The illicit use of heroin accounts for a large
share of the health harms related to drug use in Europe.
People who are dependent on heroin need to take it to avoid withdrawal symptoms such
as panic, anxiety, muscle cramps and diarrhea. In the 1960s, three medical doctors suggested
the use of synthetic opioids to stabilise users dependent on heroin, helping them to
engage with treatment and work towards long-term recovery.
Opioid substitution treatment (OST) is now the most common treatment for opioid dependence
with an accepted evidence base for helping to reduce both health and social problems.
OST stabilises brain neurochemistry by replacing the short-acting illicit drugs (like heroin)
with medicines that have a longer lasting effects like methadone or buprenorphine.

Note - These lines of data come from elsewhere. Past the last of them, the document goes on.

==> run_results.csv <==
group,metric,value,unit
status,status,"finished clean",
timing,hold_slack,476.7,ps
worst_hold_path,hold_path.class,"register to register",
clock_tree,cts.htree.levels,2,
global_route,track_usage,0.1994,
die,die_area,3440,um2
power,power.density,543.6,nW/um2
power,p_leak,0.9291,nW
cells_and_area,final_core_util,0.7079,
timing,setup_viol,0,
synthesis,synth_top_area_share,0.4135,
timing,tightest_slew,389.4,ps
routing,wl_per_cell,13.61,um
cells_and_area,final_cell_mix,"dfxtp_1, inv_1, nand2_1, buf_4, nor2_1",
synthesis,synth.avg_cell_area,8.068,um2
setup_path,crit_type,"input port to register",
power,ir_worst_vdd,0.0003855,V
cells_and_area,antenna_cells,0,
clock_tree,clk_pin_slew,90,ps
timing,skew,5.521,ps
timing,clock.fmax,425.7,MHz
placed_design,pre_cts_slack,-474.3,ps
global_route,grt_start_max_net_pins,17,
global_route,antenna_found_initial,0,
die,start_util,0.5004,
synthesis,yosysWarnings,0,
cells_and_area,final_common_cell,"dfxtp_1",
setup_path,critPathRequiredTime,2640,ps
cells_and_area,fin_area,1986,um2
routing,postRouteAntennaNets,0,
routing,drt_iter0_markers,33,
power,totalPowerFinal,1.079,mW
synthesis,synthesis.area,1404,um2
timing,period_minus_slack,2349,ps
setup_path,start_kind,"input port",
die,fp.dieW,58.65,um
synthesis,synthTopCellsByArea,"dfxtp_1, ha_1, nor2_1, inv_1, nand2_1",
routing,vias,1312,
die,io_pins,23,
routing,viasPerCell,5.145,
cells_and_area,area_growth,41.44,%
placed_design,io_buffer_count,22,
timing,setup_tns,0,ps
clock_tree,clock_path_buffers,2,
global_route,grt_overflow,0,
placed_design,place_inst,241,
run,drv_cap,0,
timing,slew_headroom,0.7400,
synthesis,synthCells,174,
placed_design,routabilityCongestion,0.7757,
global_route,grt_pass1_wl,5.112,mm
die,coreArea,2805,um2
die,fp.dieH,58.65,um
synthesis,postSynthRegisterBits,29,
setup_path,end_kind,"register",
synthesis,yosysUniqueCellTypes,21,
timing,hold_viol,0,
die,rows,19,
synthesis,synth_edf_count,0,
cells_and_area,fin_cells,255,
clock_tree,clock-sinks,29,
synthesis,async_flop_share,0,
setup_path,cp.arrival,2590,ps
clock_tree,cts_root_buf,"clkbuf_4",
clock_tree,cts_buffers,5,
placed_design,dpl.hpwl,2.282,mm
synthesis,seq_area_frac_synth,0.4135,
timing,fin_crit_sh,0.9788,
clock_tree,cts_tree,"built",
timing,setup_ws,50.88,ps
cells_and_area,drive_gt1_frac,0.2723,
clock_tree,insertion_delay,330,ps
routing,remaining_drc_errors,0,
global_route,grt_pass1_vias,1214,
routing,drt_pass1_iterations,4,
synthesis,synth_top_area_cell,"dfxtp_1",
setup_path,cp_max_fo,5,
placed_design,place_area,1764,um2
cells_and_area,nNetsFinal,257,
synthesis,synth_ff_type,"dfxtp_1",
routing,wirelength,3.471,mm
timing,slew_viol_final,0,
## config.mk

```make
export PLATFORM = sky130hd
export DESIGN_NAME = event_fifo_arbiter
export DESIGN_NICKNAME = d
export VERILOG_FILES = /design/src/rtl/event_arb_pkg.sv /design/src/rtl/rr_arbiter.sv /design/src/rtl/event_fifo_arbiter.sv
export SDC_FILE = /design/constraint.sdc
export NUM_CORES = 1
export LEC_CHECK = 0
export BUFFER_PORTS_ARGS = -buffer_cell sky130_fd_sc_hd__buf_2
export CORE_UTILIZATION = 59
export CTS_BUF_LIST = sky130_fd_sc_hd__clkbuf_8
export CTS_CLUSTER_SIZE = 10
export DETAILED_ROUTE_END_ITERATION = 7
export PLACE_DENSITY = 0.87
export RECOVER_POWER = 100
export SYNTH_ARGS = -nofsm -noshare
export SYNTH_HDL_FRONTEND = slang
export SYNTH_SLANG_ARGS = --single-unit
export TNS_END_PERCENT = 100
```

## constraint.sdc

```tcl
create_clock -name clock -period 3.65 [get_ports clock]
set_input_delay 0.365 -clock clock [delete_from_list [all_inputs] [get_ports clock]]
set_output_delay 0.365 -clock clock [all_outputs]
set_load 0.01 [all_outputs]
```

By taking regular controlled doses of methadone, a heroin-dependent patient can reduce craving
and withdrawal symptoms Combined with psychosocial support, OST can
help patients to stay in treatment and can reduce use of illicit drugs, mortality and
crime to obtain the drug. Although OST is considered safe and effective,
precautions need to be taken to avoid the inappropriate use of these substitution drugs,
the so-called diversion of OST drugs. Diversion can occur at all stages of the drug
supply process, both voluntarily through sale or trade of the medicine or involuntarily
through loss or theft. Strategies to prevent diversion may target
patients, prescribers and treatment systems. In Europe, these strategies include application
of evidence-based guidelines, registries and medicine dispensers and health education for
physicians and patients. Opioid substitution treatment is a life-saving
intervention, and ensuring the quality of its provision makes it safer and more effective.